The rebound in investor sentiment narrowed Nike’s year-to-date losses to under 5%, a stark recovery from its 30% drop earlier this year. CFO Matthew Friend told investors that newly imposed U.S. tariffs represent a “meaningful cost headwind,” with estimated gross incremental costs of $1 billion and a 100 basis point drag on gross margins.
Shifting away from China and raising prices
In response to mounting tariff pressure, Nike announced plans to reduce its manufacturing dependence on China. Currently, 16% of Nike’s shoes sold in the U.S. come from Chinese suppliers. That figure is expected to fall to the high single-digit range by fiscal year-end. To offset higher input costs, Nike will implement “surgical” price increases in the U.S. beginning this fall.
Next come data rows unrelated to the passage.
Background: an optimization exercise with open tools, aiming at small area, a short achievable clock period and few clock cycles. Do not read the settings as production practice.
Only simulation tests tie the RTL to the original design; equivalence was not proved.
No activity file was given, so power comes from the tool's default toggle rates.

===== design/flow/design.v =====
package ccp_pkg;
   localparam int GEN_MAX_LEN_DEF = 17;
   localparam int COUNT_WIDTH_DEF = 32;
   localparam int LEN_HARD_CAP = 17;
   localparam int CSR_DATA_W  = 32;
   localparam int CSR_INDEX_W = 2;
   localparam int POLY_W      = 17;
   localparam int GLEN_W      = 5;
   localparam int MSG_W       = 32;
   localparam int QUEUE_DEPTH_DEF = 2;
   localparam int PAD_W    = 4;
   localparam int CW_LEN_W = 6;
   typedef enum logic [CSR_INDEX_W-1:0] {
      CSR_DATAWORD_IS_BYTE = 2'd0,
      CSR_GEN_POLY         = 2'd1,
      CSR_GEN_LENGTH       = 2'd2,
      CSR_MESSAGE_BYTES    = 2'd3
   } csr_index_type;
   typedef struct packed {
      logic              dataword_is_byte;
      logic [POLY_W-1:0] gen_poly;
      logic [GLEN_W-1:0] gen_length;
      logic [MSG_W-1:0]  message_bytes;
   } cfg_type;
   typedef struct packed {
      logic                hdr;
      logic [PAD_W-1:0]    pad;
      logic                eom;
      logic [CW_LEN_W-1:0] cw_len;
   } job_ctl_type;
endpackage
module crc_codeword_packer_unit (
   input  logic        clock,
   input  logic        reset,
   input  logic        req_valid,
   output logic        req_ready,
   input  logic [7:0]  req_data_byte,
   output logic        rsp_valid,
   input  logic        rsp_ready,
   output logic [7:0]  rsp_out_byte,
   output logic        rsp_is_header,
   output logic        rsp_last_of_run,
   input  logic        csr_write_en,
   input  logic [1:0]  csr_index,
   input  logic [31:0] csr_wdata
);
   logic rst_ff;
   always_ff @(posedge clock) rst_ff <= reset;
   logic        isb;
   logic [15:0] poly;
   logic [4:0]  glen;
   logic [31:0] mreg;
   always_ff @(posedge clock) begin
      if (csr_write_en && csr_index == 2'd0)      isb <= csr_wdata[0];
      else if (rst_ff)                             isb <= 1'b1;
      if (csr_write_en && csr_index == 2'd1)      poly <= csr_wdata[15:0];
      else if (rst_ff)                             poly <= 16'd13;
      if (csr_write_en && csr_index == 2'd2)      glen <= csr_wdata[4:0];
      else if (rst_ff)                             glen <= 5'd4;
      if (csr_write_en && csr_index == 2'd3)      mreg <= csr_wdata;
      else if (rst_ff)                             mreg <= 32'd1;
   end
   logic [4:0]  r;
   logic [4:0]  sh;
   logic [15:0] pal;
   always_comb begin
      if (glen == 5'd0)       r = 5'd0;
      else if (glen > 5'd17)  r = 5'd16;
      else                    r = glen - 5'd1;
      sh  = 5'd16 - r;
      pal = (sh[4]) ? 16'd0 : (poly << sh[3:0]);
   end
   logic [7:1] qc;
   logic [7:0] qn;
   always_comb begin
      qn[0] = 1'b1;
      for (int k = 1; k < 8; k++) begin
         qn[k] = 1'b0;
         for (int m = 1; m <= k; m++) qn[k] = qn[k] ^ (pal[16-m] & qn[k-m]);
      end
   end
   always_ff @(posedge clock) qc <= qn[7:1];
   logic       rdy_ff;
   logic       acc_ff;
   logic       hv, tv;
   logic [7:0] hb, tb;
   logic       hhd;           
   logic       hph;           
   logic       heom, teom;    
   logic       hst, tst;      
   logic [31:0] cnt;
   logic        mopen;
   assign req_ready = rdy_ff;
   wire accept = req_valid & rdy_ff;
   logic [32:0] cnt_p1;
   logic        eom_new;
   assign cnt_p1  = {1'b0, cnt} + 33'd1;
   assign eom_new = cnt_p1 >= {1'b0, mreg};
   wire h_fresh = acc_ff & ~tv;
   wire t_fresh = acc_ff & tv;
   wire h_eom   = h_fresh ? eom_new : heom;
   wire h_st    = h_fresh ? ~mopen  : hst;
   wire t_eom   = t_fresh ? eom_new : teom;
   wire t_st    = t_fresh ? ~mopen  : tst;
   wire h_nhdr  = h_st & ~hhd;
   logic [7:0]  fb;
   logic [15:0] rem_hi;
   logic [15:0] rem_fin;
   always_comb begin
      for (int i = 0; i < 8; i++) begin
         fb[i] = hb[7-i];
         for (int j = 0; j < i; j++) begin
            if (i < 4 || j >= 4) fb[i] = fb[i] ^ (qc[i-j] & hb[7-j]);
            else                 fb[i] = fb[i] ^ (qc[i-j] & hb[7-j] & isb);
         end
      end
      rem_hi = 16'd0;
      for (int j = 0; j < 4; j++) rem_hi = rem_hi ^ ({16{fb[j]}} & (pal << (3 - j)));
      rem_fin = {16{isb}} & (rem_hi << 4);
      for (int j = 4; j < 8; j++) rem_fin = rem_fin ^ ({16{fb[j]}} & (pal << (7 - j)));
   end
   logic        nib_small;
   logic        p_final;
   logic [23:0] piece;
   logic [4:0]  plen;
   logic [6:0]  mx, my;
   logic [23:0] merged;
   always_comb begin
      nib_small = ~isb & (r < 5'd4);
      p_final   = isb | nib_small | hph;
      mx = {hb[7:4], rem_hi[15:13]};
      my = {hb[3:0], rem_fin[15:13]};
      merged = {mx, 17'd0} | ({my, 17'd0} >> (5'd4 + {3'd0, r[1:0]}));
      if (isb)            piece = {hb, rem_fin};
      else if (nib_small) piece = merged;
      else if (!hph)      piece = {hb[7:4], rem_hi, 4'd0};
      else                piece = {hb[3:0], rem_fin, 4'd0};
      if (isb)            plen = 5'd8 + r;
      else if (nib_small) plen = 5'd8 + {r[3:0], 1'b0};
      else                plen = 5'd4 + r;
   end
   logic [2:0] m3;
   logic [2:0] b8;
   logic [5:0] prod;
   logic [3:0] pad;
   always_comb begin
      m3   = (mreg == 32'd0) ? 3'd1 : mreg[2:0];
      b8   = isb ? r[2:0] : {r[1:0], 1'b0};
      prod = {3'd0, m3} * {3'd0, b8};
      pad  = 4'd8 - {1'b0, prod[2:0]};
   end
   logic [30:0] work;
   logic [4:0]  c;
   logic        vld, hdr, lst, fin;
   assign rsp_valid       = vld;
   assign rsp_out_byte    = work[30:23];
   assign rsp_is_header   = hdr;
   assign rsp_last_of_run = lst;
   wire fire = vld & rsp_ready;
   logic [4:0]  c1;
   logic [30:0] w1;
   logic        room;
   logic        byp;
   logic        ld_hdr, ld_pc, pop;
   logic [4:0]  sum;
   logic [30:0] work_n;
   logic [4:0]  c_n;
   logic        hdr_n, fin_n;
   always_comb begin
      c1   = fire ? (c - 5'd8) : c;
      w1   = fire ? {work[22:0], 8'd0} : work;
      room = (c1 < 5'd8);
      byp  = accept & ~hv & (c == 5'd0) & ~mopen;
      ld_hdr = byp | (hv & room & h_nhdr);
      ld_pc  = hv & room & ~h_nhdr;
      pop    = ld_pc & p_final;
      sum    = c1 + plen;
      work_n = w1;
      c_n    = c1;
      hdr_n  = hdr & ~fire;
      fin_n  = fin;
      if (ld_hdr) begin
         work_n = {4'd0, pad, 23'd0};
         c_n    = 5'd8 + {1'b0, pad};
         hdr_n  = 1'b1;
         fin_n  = 1'b0;
      end else if (ld_pc) begin
         work_n = w1 | ({piece, 7'd0} >> c1[2:0]);
         c_n    = (p_final & h_eom) ? {sum[4:3], 3'd0} : sum;
         hdr_n  = 1'b0;
         fin_n  = p_final;
      end
   end
   always_ff @(posedge clock) begin
      work <= work_n;
      if (rst_ff) begin
         c   <= 5'd0;
         hdr <= 1'b0;
         fin <= 1'b0;
         lst <= 1'b0;
      end else begin
         c   <= c_n;
         hdr <= hdr_n;
         fin <= fin_n;
         lst <= fin_n & (c_n < 5'd16);
      end
      if (reset || rst_ff) vld <= 1'b0;
      else                 vld <= (c_n >= 5'd8);
   end
   logic tv_n;
   always_comb begin
      if (pop | ~hv) tv_n = tv & accept;
      else           tv_n = tv | accept;
   end
   always_ff @(posedge clock) begin
      if (reset) rdy_ff <= 1'b0;
      else       rdy_ff <= rst_ff | ~tv_n;
   end
   always_ff @(posedge clock) begin
      if (rst_ff) begin
         acc_ff <= 1'b0;
         hv     <= 1'b0;
         tv     <= 1'b0;
         cnt    <= 32'd0;
         mopen  <= 1'b0;
      end else begin
         acc_ff <= accept;
         if (acc_ff) begin
            cnt   <= eom_new ? 32'd0 : cnt_p1[31:0];
            mopen <= ~eom_new;
         end
         tv <= tv_n;
         if (pop | ~hv) begin
            hv <= tv | accept;
         end
      end
      if (pop | ~hv) begin
         if (tv) begin
            hb   <= tb;
            heom <= t_eom;
            hst  <= t_st;
            hhd  <= 1'b0;
            hph  <= 1'b0;
         end else begin
            hb   <= req_data_byte;
            hhd  <= byp;
            hph  <= 1'b0;
         end
      end else begin
         heom <= h_eom;
         hst  <= h_st;
         if (ld_hdr) hhd <= 1'b1;
         if (ld_pc)  hph <= 1'b1;
      end
      if (tv) begin
         teom <= t_eom;
         tst  <= t_st;
      end
      if (accept & (tv | (hv & ~pop))) tb <= req_data_byte;
   end
endmodule

===== design/flow/run.sh =====
#!/bin/bash
# synth_recipe.tcl (not shown) runs the flow's synth.tcl, then flattens the netlist and writes it again
# the make line also repeats each setting of config.mk as NAME=value (left out here)
make -C /OpenROAD-flow-scripts/flow DESIGN_CONFIG=/design/flow/config.mk WORK_HOME=/design/flow/orfs CLKGATE_MAP_FILE= SYNTH_SCRIPT=/design/flow/synth_recipe.tcl finish

===== design/flow/config.mk =====
export PLATFORM = sky130hd
export DESIGN_NAME = crc_codeword_packer_unit
export DESIGN_NICKNAME = crc_codeword_packer_unit
export VERILOG_FILES = /design/flow/design.v
export SDC_FILE = /design/flow/constraint.sdc
export NUM_CORES = 4
export LEC_CHECK = 0
export ABC_CLOCK_PERIOD_IN_PS = 3500
export CAP_MARGIN = 20
export CORE_MARGIN = 2
export CORE_UTILIZATION = 60
export SLEW_MARGIN = 20

===== design/flow/constraint.sdc =====
create_clock -name core_clock -period 16.0 [get_ports {clock}]
set_input_delay 3.2000 -clock core_clock [delete_from_list [all_inputs] [get_ports {clock}]]
set_output_delay 3.2000 -clock core_clock [all_outputs]
set_load 0.01 [all_outputs]

==> results of run 1 <==
## final timing paths
kind,from,endpoint,slack (ns),depth (start not counted)
setup / recovery,glen[0]$_SDFFCE_PN0P_,work[21]$_SDFF_PP0_,7.78,20
hold / removal,work[7]$_SDFF_PP0_,work[7]$_SDFF_PP0_,0.47,2
setup reg to reg,glen[0]$_SDFFCE_PN0P_,work[21]$_SDFF_PP0_,7.78,20
hold reg to reg,work[7]$_SDFF_PP0_,work[7]$_SDFF_PP0_,0.47,2
## layer usage
layer / GRT usage [%] / part of all wire, %
met5: 0 / 0
met3: 5.677 / 7.2
met4: 13.41 / 3.7
met1: 45.08 / 42
met2: 58.25 / 47
## placed cells by master (no fill, tap or decap), drive strengths merged, types with 8 or more instances in the layout
cell           Yosys  final
clkbuf            71     18
a21o              24     24
ha                49     49
a31oi             12     12
nor3              39     39
nor2             131    131
buf               41     17
o2111ai            9      9
o22ai             15     15
mux2              24     24
or2               11     11
a211oi            22     22
edfxtp            75     75
nand3b            12     12
a2111oi           10     10
nand4             20     20
a22oi             15     15
xnor3             14     14
o21ai             65     65
nor2b              8      8
nand2            169    169
or3               15     15
clkdlybuf4s50      0     58
nor4              17     17
a221oi             9      9
nand2b            31     31
xor2              48     48
o211ai            13     13
dfxtp             86     86
mux2i             68     68
a21oi            111    111
inv               57     65
and4               8      8
nand3             69     69
xnor2             83     83
and3              27     27
and2              68     68
## power by group through the flow
| stage | sequential [mW] | combinational, mW | clock, mW |
|---|---|---|---|
| 4_1_cts | 0.540 | 1.12 | 0.443 |
| 5_1_grt | 0.548 | 1.23 | 0.459 |
| 3_5_place_dp | 0.548 | 1.11 | 0 |
| 2_1_floorplan | 0.520 | 0.859 | 0 |
| 3_3_place_gp | 0.547 | 1.10 | 0 |
| 6_report | 0.543 | 1.15 | 0.439 |
## synthesized netlist by cell type, types with 21 or more instances
master	count	area share (%)
a211oi_1	21	1.1
a21o_1	24	1.3
a21oi_1	108	3.9
and2_1	65	2.9
and3_1	27	1.2
clkbuf_1	71	1.9
dfxtp_1	86	12
edfxtp_1	75	16
ha_1	49	4.4
inv_1	56	1.5
mux2_2	24	1.9
mux2i_1	68	4.9
nand2_1	169	4.5
nand2b_1	31	1.4
nand3_1	69	2.5
nor2_1	131	3.5
nor3_1	39	1.4
o21ai_0	58	2.1
xnor2_1	81	5.1
xor2_1	47	2.9
## final cells by class
type | instances | area [sq um] | share of cell area, %
Multi-Input combinational cell | 1331 | 9280 | 61.06
Sequential cell | 161 | 3975 | 26.15
Timing Repair Buffer | 75 | 708.2 | 4.660
Clock buffer | 18 | 429.2 | 2.824
Tap cell | 313 | 391.6 | 2.577
Inverter | 59 | 221.5 | 1.457
Clock inverter | 14 | 192.7 | 1.268
## cell families after synthesis
| family | synth area share (%) |
|---|---|
| compound gates | 19.53 |
| xor+xnor | 11.31 |
| fa+ha+maj | 4.604 |
| buf+inv | 5.151 |
| flops | 28.45 |
| mux | 7.775 |
| simple gates | 23.18 |
## flip-flops by register name (all words and copies together), names as in the netlist, 2 cells and up, named ones only
register	flops
c	2
cnt	32
glen	5
hb	8
mreg	32
poly	16
qc	7
tb	8
work	31
## through the flow
stage | util [%] | std cells
4_1_cts | 66.72 | 1971
3_3_place_gp | 63.97 | 1939
3_5_place_dp | 63.99 | 1939
2_1_floorplan | - | 1663
6_report | 66.72 | 1971
5_1_grt | 66.72 | 1971
## critical path, stage by stage, from the launching register on
cell and delay, ns:
edfxtp_1 0.87, inv_1 0.24, ha_1 0.30, or4b_1 0.30
o211ai_1 0.19, nor2_1 0.69, clkinv_1 0.46, ha_1 0.96
clkinv_1 0.52, nand2_1 0.23, mux2i_1 0.28, mux2_2 0.39
nor2_1 0.47, or3_1 0.21, xor2_1 0.33, nand2_1 0.12
xnor3_1 0.39, a211oi_4 0.34, mux2i_1 0.14, mux4_2 0.51
o2bb2ai_1 0.13
==> flow_summary.json, run 1 <==
{
  "combPwrFrac_pct": 53.9,
  "h-tree-depth": 4,
  "p_sw_uw": 928.6,
  "dr.pass1.iters": 6,
  "cts_tree": "built",
  "maxSlewViolCount": 0,
  "rsz0062_at_grt": "false",
  "synth_cell_types": 102,
  "yosys_warnings": 1,
  "required_ns": 16.29,
  "core_sq_um": 22780,
  "rows": 55,
  "vias": 12920,
  "whs_ns": 0.4672,
  "route.detailed.drc": 0,
  "cts_resized": 0,
  "fin_skew_ns": 0.02006,
  "fillCellCount": 1943,
  "total_power_mw": 2.128,
  "yosysSeqAreaShare_pct": 28.45,
  "seqPwrFrac_pct": 25.5,
  "hp-class": "register to register",
  "p_int_mw": 1.199,
  "syn_area_sq_um": 13970,
  "overflow": 0,
  "drt-initial-drc-count": 1292,
  "clkTransAtPathRegs_ns": 0.07,
  "dp_slack_ns": 7.920,
  "grt_pass1_wl_um": 66940,
  "ys_ff_latch": 161,
  "gp_congestion": 0.9592,
  "cts_buffers": 17,
  "start_kind": "register",
  "drv_cap": 0,
  "fin_crit_ns": 8.224,
  "powerDensity_nw_per_um2": 140.0,
  "path_class": "register to register",
  "swShare_pct": 43.64,
  "maxSlewHeadroom_pct": 30.37,
  "antenna_found_initial": 0,
  "n_antenna_cell": 0,
  "drive_gt1_share_pct": 7.057,
  "die_w_um": 156.6,
  "dieHeight_um": 156.6,
  "dp_hpwl_um": 30840,
  "cts.sinks": 161,
  "syn_inst": 1663,
  "synth_fp_nets": 1760,
  "die_area_sq_um": 24520,
  "path_max_fanout": 23,
  "clock_path_buffers": 2,
  "p_clk_share_pct": 20.6,
  "clock_latency_ns": 0.44,
  "cts_setup_buffers": 0,
  "grt_max_degree": 57,
  "syn_area_per_cell_sq_um": 8.400,
  "drt_wl_total_um": 42010,
  "port_buffers": 58,
  "p_leak_nw": 5.955,
  "dpl-instance-area_sq_um": 14580,
  "avgViaCountPerCell": 6.555,
  "wl_per_cell_um": 21.31,
  "final_cell_area_sq_um": 15200,
  "setup_viol": 0,
  "antenna_left": 0,
  "cts_root_buf": "clkbuf_16",
  "timing.final.ws_setup_ns": 7.776,
  "cts_hold_buf": 0,
  "period_share_pct": 51.40,
  "track_usage_pct": 34.77,
  "grt_pass1_vias": 12250,
  "ys_async_sr_fraction_pct": 0,
  "peakVddDrop_v": 0.00007722,
  "clock.fmax_ghz": 0.1216,
  "hold_viol": 0,
  "finalNetCount": 1742,
  "tightest_slew_ns": 1.044,
  "initial_core_util_pct": 61.32,
  "synthFlopType": "dfxtp_1",
  "synth_edf_count": 75,
  "syn_to_final_growth_pct": 8.805,
  "io_pins": 59,
  "endpoint_kind": "register",
  "status": "timing/DRC/antenna clean",
  "cp.arrival_ns": 8.52,
  "finalSetupTns_ns": 0
}
Testbench counts, summed over its fixed seeds: cycles 14,147.
==> inputs of run 2 (changes only) <==
--- a/design/flow/config.mk
+++ b/design/flow/config.mk
@@ -7,6 +7,5 @@
 export LEC_CHECK = 0
-export ABC_CLOCK_PERIOD_IN_PS = 3500
 export CAP_MARGIN = 20
 export CORE_MARGIN = 2
-export CORE_UTILIZATION = 60
+export CORE_UTILIZATION = 40
 export SLEW_MARGIN = 20
==> flow_summary.json, run 2 <==
{
  "status": "timing/DRC/antenna clean",
  "ys_async_sr_fraction_pct": 0,
  "r2r-start": "glen[0]$_SDFFCE_PN0P_",
  "syn_area_per_cell_sq_um": 8.400,
  "clock.fmax_ghz": 0.1178,
  "reg.largest.list": "cnt (32), mreg (32), work (31)",
  "rsz0062_at_grt": "false",
  "cts_setup_buffers": 0,
  "drive_gt1_share_pct": 7.452,
  "synth_cell_types": 102,
  "utilization_pct": 44.85,
  "clkTransAtPathRegs_ns": 0.07,
  "io_pins": 59,
  "tightest_slew_ns": 1.106,
  "powerDensity_nw_per_um2": 139.4,
  "syn_area_sq_um": 13970,
  "final_cell_mix": "nand2_1, nor2_1, a21oi_1",
  "syn_inst": 1663,
  "die_area_sq_um": 36430,
  "setup_viol": 0,
  "grt_pass1_wl_um": 69670,
  "ff2ff_setup_slack_ns": 7.51,
  "hp-class": "register to register",
  "antenna_found_initial": 3,
  "dr.pass1.iters": 5,
  "cp.arrival_ns": 8.82,
  "avgViaCountPerCell": 6.020,
  "n_antenna_cell": 0,
  "drv_cap": 0,
  "dp_hpwl_um": 32900,
  "finalSetupTns_ns": 0,
  "antenna_left": 0,
  "grt_max_degree": 57,
  "synth_edf_count": 75,
  "core_sq_um": 34460,
  "clock_latency_ns": 0.45,
  "path_max_fanout": 23,
  "yosys_warnings": 1,
  "grt_pass1_vias": 12400,
  "yosys.area.top_type_share_pct": 16.12,
  "yosys.area.top_type": "edfxtp_1",
  "start_kind": "register",
  "ys_ff_latch": 161,
  "peakVddDrop_v": 0.00009437,
  "whs_path_depth": 2,
  "cts_tree": "built",
  "syn_to_final_growth_pct": 10.65,
  "dieHeight_um": 190.9,
  "clock_path_buffers": 2,
  "hold_viol": 0,
  "finalNetCount": 1748,
  "yosysSeqAreaShare_pct": 28.45,
  "h-tree-depth": 4,
  "drt_wl_total_um": 44110,
  "synthFlopType": "dfxtp_1",
  "min_from": "work[7]$_SDFF_PP0_",
  "endpoint_kind": "register",
  "overflow": 0,
  "maxSlewViolCount": 0,
  "yosys-top-cells-count": "nand2_1, nor2_1, a21oi_1, dfxtp_1, xnor2_1",
  "maxSlewHeadroom_pct": 26.27,
  "r2r_end": "work[21]$_SDFF_PP0_",
  "whs_ns": 0.4632,
  "wl_per_cell_um": 20.81,
  "period_share_pct": 53.05,
  "timing.final.ws_setup_ns": 7.512,
  "fin_crit_ns": 8.488,
  "cts_buffers": 17,
  "layout_commonest_cell": "nand2_1",
  "die_w_um": 190.9,
  "drt-initial-drc-count": 1104,
  "cts.sinks": 161,
  "holdPathEnd": "work[7]$_SDFF_PP0_",
  "rows": 68,
  "track_usage_pct": 24.47,
  "cts_root_buf": "clkbuf_16",
  "gp_congestion": 0.9462,
  "route.detailed.drc": 0,
  "r2r_cells": 20,
  "cts_resized": 0,
  "port_buffers": 58,
  "initial_core_util_pct": 40.54,
  "synth_area_leaders": "edfxtp_1, dfxtp_1, xnor2_1",
  "synth_fp_nets": 1760,
  "yosys.cell_count.top_type": "nand2_1",
  "required_ns": 16.34,
  "dp_slack_ns": 7.744,
  "fin_skew_ns": 0.007957,
  "path_class": "register to register",
  "p_leak_nw": 5.993,
  "vias": 12760,
  "cts_hold_buf": 0
}
==> run 2: per-stage QoR <==
stage          total power [mW]  std cells  area, sq um
6_report                  2.155       2119        15460
5_1_grt                   2.268       2119        15460
4_1_cts                   2.143       2119        15450
3_5_place_dp              1.677       2087        14790
3_3_place_gp              1.673       2087        14790
2_1_floorplan             1.380       1663        13970
==> run 2: cell type report <==
| type | instances | area, sq um |
|---|---|---|
| multi-input cells | 1331 | 9284 |
| well taps | 455 | 569.3 |
| clock inverters | 14 | 224.0 |
| inverters | 59 | 221.5 |
| repair buffers | 81 | 753.2 |
| fillers | 3387 | 19000 |
| clock buffers | 18 | 429.2 |
| flip-flops and latches | 161 | 3975 |
==> run 2: worst max-delay path by stage <==
stage / startpoint / to / slack [ns] / depth (start not counted)
5_1_grt: glen[0]$_SDFFCE_PN0P_ / work[19]$_SDFF_PP0_ / 6.95 / 20
4_1_cts: glen[0]$_SDFFCE_PN0P_ / work[21]$_SDFF_PP0_ / 7.69 / 20
3_5_place_dp: glen[0]$_SDFFCE_PN0P_ / work[21]$_SDFF_PP0_ / 7.74 / 20
2_1_floorplan: glen[0]$_SDFFCE_PN0P_ / work[21]$_SDFF_PP0_ / 9.71 / 24
6_report: glen[0]$_SDFFCE_PN0P_ / work[21]$_SDFF_PP0_ / 7.51 / 20
3_3_place_gp: glen[0]$_SDFFCE_PN0P_ / work[21]$_SDFF_PP0_ / 8.03 / 20
==> run 2: cells by family (layout without fill, tap and decap cells) <==
kind of cell               after synthesis  count (layout)  share of synthesized area [%]
muxes                                   98              98                          7.775
adders and majority gates               51              51                          4.604
and+or+nand+nor                        642             642                          23.18
DFF                                    161             161                          28.45
xor gates and xnor gates               148             148                          11.31
AOI/OAI and AO/OA                      392             392                          19.53
buffers and inverters                  171             172                          5.151
==> run 2: power breakdown <==
group | switching [mW] | leakage, nW | internal, mW
clock | 0.182 | 0.306 | 0.279
sequential | 0.0570 | 1.51 | 0.487
combinational | 0.686 | 4.17 | 0.463
==> run 2: worst max-delay path, cell delays in order, from the launching register on <==
cell	delay (ns)
edfxtp_1	0.90
inv_1	0.27
ha_1	0.30
or4b_1	0.30
o211ai_1	0.21
nor2_1	0.74
clkinv_1	0.47
ha_1	0.99
clkinv_1	0.53
nand2_1	0.25
mux2i_1	0.30
mux2_2	0.39
nor2_1	0.47
or3_1	0.21
xor2_1	0.34
nand2_1	0.12
xnor3_1	0.39
a211oi_4	0.36
mux2i_1	0.15
mux4_2	0.52
o2bb2ai_1	0.13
Nike has been diversifying its production footprint since Trump’s first term. In 2024, 16% of its footwear and 18% of apparel came from China, down from 29% and 26%, respectively, in 2016. However, China continues to weigh heavily on results. Sales in the region dropped 20% last quarter, with footwear and apparel each posting double-digit declines.
Quarterly results beat forecasts but lag prior year
For the fiscal fourth quarter, Nike reported revenue of $11.1 billion, surpassing Wall Street’s $10.72 billion forecast. Adjusted earnings per share came in at $0.14, slightly ahead of estimates but far below the $1.01 reported a year earlier. Same-store sales at Nike-owned outlets rose 2%, better than the 2.6% decline analysts had projected.
“While our financial results are in line with our expectations, they are not where we want them to be,” CEO Elliott Hill said in the earnings release. “Moving forward, we expect our business to improve as a result of the progress we’re making.”
Facing tough competition, Nike banks on innovation and DTC reset
Alongside macro pressures like tariffs and slowing consumer demand, Nike is battling rising competition from athletic brands On and Hoka. It’s also recalibrating its wholesale strategy, reviving relationships with partners like Dick’s Sporting Goods and Macy’s after years of prioritizing direct-to-consumer sales.
To regain momentum, Nike is banking on innovation. Key upcoming product launches include the Vomero 18, Jordan Retros, A’One, and a long-awaited collaboration with Kim Kardashian. The company hopes these efforts will reenergize demand and support a broader turnaround in the quarters ahead.